Today I had to take Austin to see his OT.  I am never late for appointments but for some reason, I marked down the wrong time and showed up a 1/2 hour later than I was suppose to, sigh ... I am trying to keep it all straight.  Austin has quite a few assessments and appointments in the next week or so.  Anyway, I had a little trouble this morning, mostly with my 3 year old, yes, the "typical" one!
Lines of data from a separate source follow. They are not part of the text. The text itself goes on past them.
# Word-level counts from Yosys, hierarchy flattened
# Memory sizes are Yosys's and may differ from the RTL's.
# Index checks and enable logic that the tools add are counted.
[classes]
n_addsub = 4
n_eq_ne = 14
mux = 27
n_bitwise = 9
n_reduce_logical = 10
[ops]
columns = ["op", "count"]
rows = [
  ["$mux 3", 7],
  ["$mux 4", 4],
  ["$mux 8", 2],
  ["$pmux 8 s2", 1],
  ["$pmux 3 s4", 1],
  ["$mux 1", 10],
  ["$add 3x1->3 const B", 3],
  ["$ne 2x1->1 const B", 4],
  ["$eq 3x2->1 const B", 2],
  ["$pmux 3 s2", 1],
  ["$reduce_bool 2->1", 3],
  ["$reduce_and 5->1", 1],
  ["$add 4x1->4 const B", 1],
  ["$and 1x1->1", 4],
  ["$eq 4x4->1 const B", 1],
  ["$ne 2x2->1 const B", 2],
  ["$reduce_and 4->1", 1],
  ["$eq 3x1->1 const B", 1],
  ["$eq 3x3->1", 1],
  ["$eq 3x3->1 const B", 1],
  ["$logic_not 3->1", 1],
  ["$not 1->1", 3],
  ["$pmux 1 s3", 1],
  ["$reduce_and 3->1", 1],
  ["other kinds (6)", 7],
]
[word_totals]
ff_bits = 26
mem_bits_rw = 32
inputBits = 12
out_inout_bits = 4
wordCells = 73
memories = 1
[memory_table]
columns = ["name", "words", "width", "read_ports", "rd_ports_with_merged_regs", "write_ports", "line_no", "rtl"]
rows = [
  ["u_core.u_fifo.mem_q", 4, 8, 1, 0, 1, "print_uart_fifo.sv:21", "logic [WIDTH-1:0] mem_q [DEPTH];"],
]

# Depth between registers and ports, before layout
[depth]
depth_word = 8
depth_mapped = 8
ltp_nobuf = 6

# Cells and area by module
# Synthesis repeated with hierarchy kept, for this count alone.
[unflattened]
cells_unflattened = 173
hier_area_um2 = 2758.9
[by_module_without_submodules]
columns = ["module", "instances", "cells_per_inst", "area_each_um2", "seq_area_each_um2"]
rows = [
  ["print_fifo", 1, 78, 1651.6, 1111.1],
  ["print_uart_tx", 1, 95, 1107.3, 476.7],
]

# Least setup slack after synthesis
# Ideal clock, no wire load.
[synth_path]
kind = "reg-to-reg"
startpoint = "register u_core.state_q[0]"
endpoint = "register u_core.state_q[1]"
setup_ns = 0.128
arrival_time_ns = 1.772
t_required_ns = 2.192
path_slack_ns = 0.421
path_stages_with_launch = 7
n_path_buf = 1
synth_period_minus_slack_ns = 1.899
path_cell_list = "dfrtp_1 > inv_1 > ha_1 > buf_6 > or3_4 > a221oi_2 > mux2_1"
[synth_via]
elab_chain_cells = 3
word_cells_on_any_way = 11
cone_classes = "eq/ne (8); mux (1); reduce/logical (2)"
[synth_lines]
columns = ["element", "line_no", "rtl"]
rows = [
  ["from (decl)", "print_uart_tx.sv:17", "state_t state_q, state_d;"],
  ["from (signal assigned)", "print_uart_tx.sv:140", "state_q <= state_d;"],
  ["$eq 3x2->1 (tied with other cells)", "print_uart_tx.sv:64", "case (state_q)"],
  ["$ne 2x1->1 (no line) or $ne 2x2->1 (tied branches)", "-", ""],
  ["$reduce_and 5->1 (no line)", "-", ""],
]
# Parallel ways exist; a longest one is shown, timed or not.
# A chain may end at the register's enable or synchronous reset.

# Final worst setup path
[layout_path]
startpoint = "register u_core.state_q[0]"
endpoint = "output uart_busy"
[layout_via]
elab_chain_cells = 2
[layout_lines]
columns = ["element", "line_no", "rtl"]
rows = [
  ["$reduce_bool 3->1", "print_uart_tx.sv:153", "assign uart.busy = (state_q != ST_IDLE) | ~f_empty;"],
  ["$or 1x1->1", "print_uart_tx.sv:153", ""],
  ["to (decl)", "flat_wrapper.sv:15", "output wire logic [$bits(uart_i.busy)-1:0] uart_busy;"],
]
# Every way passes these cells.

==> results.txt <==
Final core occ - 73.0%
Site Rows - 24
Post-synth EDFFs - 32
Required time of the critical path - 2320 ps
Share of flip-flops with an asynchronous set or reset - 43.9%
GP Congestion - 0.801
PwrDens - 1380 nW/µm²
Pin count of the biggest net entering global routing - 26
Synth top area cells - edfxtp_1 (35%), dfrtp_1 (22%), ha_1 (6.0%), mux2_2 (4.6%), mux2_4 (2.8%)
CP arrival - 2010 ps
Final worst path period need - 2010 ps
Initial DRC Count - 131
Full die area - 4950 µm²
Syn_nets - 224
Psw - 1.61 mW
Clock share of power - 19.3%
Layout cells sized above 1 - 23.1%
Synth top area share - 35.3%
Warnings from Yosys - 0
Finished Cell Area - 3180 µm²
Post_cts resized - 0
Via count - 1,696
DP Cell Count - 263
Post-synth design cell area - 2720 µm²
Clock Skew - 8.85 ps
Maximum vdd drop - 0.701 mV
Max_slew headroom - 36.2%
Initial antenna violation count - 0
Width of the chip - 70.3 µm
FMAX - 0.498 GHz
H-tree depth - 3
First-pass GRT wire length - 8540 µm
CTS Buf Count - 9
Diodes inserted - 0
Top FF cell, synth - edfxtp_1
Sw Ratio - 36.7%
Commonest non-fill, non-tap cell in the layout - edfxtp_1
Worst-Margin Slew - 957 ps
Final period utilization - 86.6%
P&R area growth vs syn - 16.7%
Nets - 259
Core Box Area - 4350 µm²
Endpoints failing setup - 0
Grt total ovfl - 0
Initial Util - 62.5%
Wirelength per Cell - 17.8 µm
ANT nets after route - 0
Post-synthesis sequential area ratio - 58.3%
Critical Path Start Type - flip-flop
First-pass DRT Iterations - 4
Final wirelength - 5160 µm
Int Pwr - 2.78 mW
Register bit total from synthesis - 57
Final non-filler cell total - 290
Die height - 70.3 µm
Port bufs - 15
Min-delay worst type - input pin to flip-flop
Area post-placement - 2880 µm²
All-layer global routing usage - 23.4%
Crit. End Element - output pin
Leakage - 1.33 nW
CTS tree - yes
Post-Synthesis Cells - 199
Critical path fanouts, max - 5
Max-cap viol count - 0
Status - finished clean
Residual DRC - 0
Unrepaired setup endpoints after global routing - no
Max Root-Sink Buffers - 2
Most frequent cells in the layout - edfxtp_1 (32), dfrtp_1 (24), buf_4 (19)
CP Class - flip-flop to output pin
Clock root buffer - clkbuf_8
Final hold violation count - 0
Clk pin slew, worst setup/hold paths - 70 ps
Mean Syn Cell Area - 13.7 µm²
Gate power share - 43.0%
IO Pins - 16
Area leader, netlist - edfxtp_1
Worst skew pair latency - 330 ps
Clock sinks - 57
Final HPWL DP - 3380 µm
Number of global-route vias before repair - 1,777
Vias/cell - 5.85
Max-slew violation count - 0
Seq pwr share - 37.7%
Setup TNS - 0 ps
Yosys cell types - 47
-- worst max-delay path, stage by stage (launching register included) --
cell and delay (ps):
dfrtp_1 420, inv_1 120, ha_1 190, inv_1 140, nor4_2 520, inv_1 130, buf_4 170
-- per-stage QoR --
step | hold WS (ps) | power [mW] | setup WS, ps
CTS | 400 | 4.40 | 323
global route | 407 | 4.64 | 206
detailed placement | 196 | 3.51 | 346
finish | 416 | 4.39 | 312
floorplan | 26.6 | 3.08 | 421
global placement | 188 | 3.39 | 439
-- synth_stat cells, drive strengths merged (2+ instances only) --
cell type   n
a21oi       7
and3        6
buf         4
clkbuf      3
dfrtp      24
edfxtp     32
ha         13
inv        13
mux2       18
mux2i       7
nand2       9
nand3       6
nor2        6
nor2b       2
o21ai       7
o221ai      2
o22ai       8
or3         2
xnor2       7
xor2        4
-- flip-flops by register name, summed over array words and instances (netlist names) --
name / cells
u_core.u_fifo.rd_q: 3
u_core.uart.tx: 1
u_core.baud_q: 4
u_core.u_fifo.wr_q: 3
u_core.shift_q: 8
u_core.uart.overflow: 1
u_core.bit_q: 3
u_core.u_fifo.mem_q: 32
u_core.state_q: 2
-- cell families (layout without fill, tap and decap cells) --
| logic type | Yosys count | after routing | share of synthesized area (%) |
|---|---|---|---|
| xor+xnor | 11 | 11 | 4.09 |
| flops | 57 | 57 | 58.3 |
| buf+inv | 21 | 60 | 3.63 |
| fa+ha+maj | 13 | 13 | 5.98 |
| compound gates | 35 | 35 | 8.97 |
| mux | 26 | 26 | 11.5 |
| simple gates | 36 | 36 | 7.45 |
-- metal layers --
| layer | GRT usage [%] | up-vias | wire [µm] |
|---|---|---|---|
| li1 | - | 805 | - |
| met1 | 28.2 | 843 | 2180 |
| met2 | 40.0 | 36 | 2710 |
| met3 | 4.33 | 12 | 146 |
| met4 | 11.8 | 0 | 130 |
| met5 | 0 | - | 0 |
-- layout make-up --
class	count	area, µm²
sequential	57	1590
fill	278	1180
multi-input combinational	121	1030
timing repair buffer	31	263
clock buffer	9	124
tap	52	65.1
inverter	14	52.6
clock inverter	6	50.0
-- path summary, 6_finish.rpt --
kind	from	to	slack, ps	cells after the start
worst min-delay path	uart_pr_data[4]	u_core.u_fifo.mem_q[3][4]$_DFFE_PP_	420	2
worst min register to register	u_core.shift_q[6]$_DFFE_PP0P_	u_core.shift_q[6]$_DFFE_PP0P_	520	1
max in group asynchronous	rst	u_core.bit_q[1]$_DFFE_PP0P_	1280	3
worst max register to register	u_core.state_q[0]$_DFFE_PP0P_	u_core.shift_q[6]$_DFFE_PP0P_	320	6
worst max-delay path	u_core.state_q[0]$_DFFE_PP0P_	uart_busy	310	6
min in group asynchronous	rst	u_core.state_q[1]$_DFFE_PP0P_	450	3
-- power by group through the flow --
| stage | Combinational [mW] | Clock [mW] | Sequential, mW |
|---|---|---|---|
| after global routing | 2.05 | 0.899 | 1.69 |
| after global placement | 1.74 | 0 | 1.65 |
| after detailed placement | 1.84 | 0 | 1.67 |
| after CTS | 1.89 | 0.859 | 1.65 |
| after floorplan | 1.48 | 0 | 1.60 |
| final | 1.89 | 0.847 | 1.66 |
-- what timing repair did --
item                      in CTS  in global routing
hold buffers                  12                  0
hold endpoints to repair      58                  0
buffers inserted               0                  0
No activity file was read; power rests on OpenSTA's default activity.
After Austin's appointment, we get ready to leave, this can be a challenge when I have the two kids with me.  Sometimes, not always, they seem to "bounce off" of each other.  They are fighting over toys, jumping, screaming, crying (okay, mostly Kaleigh is) and just do not listen.  Oh my!  So I am trying to talk to the OT and she knows that getting out the door can be a challenge for me.  People are trying to come in as we are leaving.  The poor OT, she said she understood and went to meet her next client.  I was going to head out the door, when the Psychologist and new Psychiatrist (she sees Austin next week for an assessment) came down the stairs to ask me a question.  Austin and I just get introduced and they start to talk as Kaleigh escapes out the door, heading to our car in the parking lot.  I stop and run after her.  Meanwhile, Austin has run down to the sidewalk and was heading to the parking lot to the car too (he was stopped by me calling him and the Psychologist, not to mention the Psychiatrist was concerned he was going to run ... sigh ...).  How is that for a first impression?  What the Psychiatrist must be thinking ... sigh :( 

I put Austin and Kaleigh in the car and a wave of relief came over me.  I was thankful to Austin's Psychologist who went back inside to get my bag.  Why, oh why, does this happen?  I was/am embarrassed.  Kaleigh knows she is not run out to the car but lately, "racing" each other has been their favourite game.  Kaleigh has to get their first, competitive much?  Goodness me!  Sometimes my life feels a little like a circus ... I hope tomorrow, since we have another appointment at the same place, it is more like a quiet picnic!  I can dream, can't I?

*HUGS*

The Lion King II

Austin LOVED The Lion King!  At the end of the opening scene, his face was lit up with a HUGE smile and he was clapping away!  One word could be heard from him as the clapping started to fade, "WOW"! :)

We really enjoyed the show and Austin did really well.  I did learn something though, and I will blog about it at a future date, time must be considered for success.